■ Assigned task ■
Count how many lines of the data include "cells". The answer is that number and nothing else.

━━━━━━━━━━━━━━━━

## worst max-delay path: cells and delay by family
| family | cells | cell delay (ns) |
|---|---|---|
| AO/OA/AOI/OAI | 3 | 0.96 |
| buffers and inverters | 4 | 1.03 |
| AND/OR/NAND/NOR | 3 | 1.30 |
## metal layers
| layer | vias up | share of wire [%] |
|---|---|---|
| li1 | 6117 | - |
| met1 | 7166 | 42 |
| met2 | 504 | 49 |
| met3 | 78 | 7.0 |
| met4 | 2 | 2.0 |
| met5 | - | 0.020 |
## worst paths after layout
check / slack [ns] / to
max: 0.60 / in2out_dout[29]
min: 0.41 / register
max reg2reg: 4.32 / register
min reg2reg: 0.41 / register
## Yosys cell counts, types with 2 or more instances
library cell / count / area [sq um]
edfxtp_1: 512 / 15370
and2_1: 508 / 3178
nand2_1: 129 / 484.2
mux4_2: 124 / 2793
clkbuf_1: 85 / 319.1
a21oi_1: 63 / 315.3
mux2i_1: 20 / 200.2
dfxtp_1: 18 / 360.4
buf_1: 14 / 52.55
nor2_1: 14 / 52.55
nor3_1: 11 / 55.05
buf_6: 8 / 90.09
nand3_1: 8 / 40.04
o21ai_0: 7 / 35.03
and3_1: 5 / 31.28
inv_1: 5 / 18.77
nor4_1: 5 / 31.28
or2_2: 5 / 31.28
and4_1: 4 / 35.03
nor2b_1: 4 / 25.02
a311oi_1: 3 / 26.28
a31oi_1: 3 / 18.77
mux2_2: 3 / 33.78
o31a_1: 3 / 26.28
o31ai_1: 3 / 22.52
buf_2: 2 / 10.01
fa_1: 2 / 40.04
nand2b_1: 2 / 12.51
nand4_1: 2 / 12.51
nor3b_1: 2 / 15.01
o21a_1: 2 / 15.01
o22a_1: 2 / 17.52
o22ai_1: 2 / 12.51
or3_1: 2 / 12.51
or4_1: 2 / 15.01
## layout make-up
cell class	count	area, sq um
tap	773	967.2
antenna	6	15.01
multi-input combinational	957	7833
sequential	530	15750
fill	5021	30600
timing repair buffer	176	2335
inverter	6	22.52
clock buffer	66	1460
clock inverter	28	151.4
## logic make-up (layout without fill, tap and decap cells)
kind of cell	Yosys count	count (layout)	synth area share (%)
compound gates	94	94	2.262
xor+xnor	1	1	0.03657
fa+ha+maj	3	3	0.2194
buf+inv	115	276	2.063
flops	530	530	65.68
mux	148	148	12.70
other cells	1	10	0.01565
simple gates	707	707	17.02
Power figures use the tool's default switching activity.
--- src/rtl/uart_pkg.sv ---
// Shared constants for the buffered UART transmitter: FSM encoding,
// bus register map, line defaults and a divisor helper.
package uart_pkg;

  localparam int unsigned DEFAULT_BAUD = 115200;
  localparam int unsigned FRAME_BITS   = 10;   // start + 8 data + stop

  localparam logic [7:0] ADDR_TX_DATA = 8'd250;
  localparam logic [7:0] ADDR_TX_ACK  = 8'd251;
  localparam logic [7:0] ADDR_TX_STAT = 8'd252;

  localparam logic [1:0] ST_IDLE  = 2'd0;
  localparam logic [1:0] ST_START = 2'd1;
  localparam logic [1:0] ST_DATA  = 2'd2;
  localparam logic [1:0] ST_STOP  = 2'd3;

  // Clocks per bit; a clock slower than the line rate still gets one clock per bit.
  function automatic logic [31:0] calc_div(input logic [31:0] freq, input logic [31:0] baud);
    logic [31:0] d;
    d = freq / baud;
    return (d == 32'd0) ? 32'd1 : d;
  endfunction

endpackage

━━━━━━━━━━━━━━━━

■ Response to the task ■
4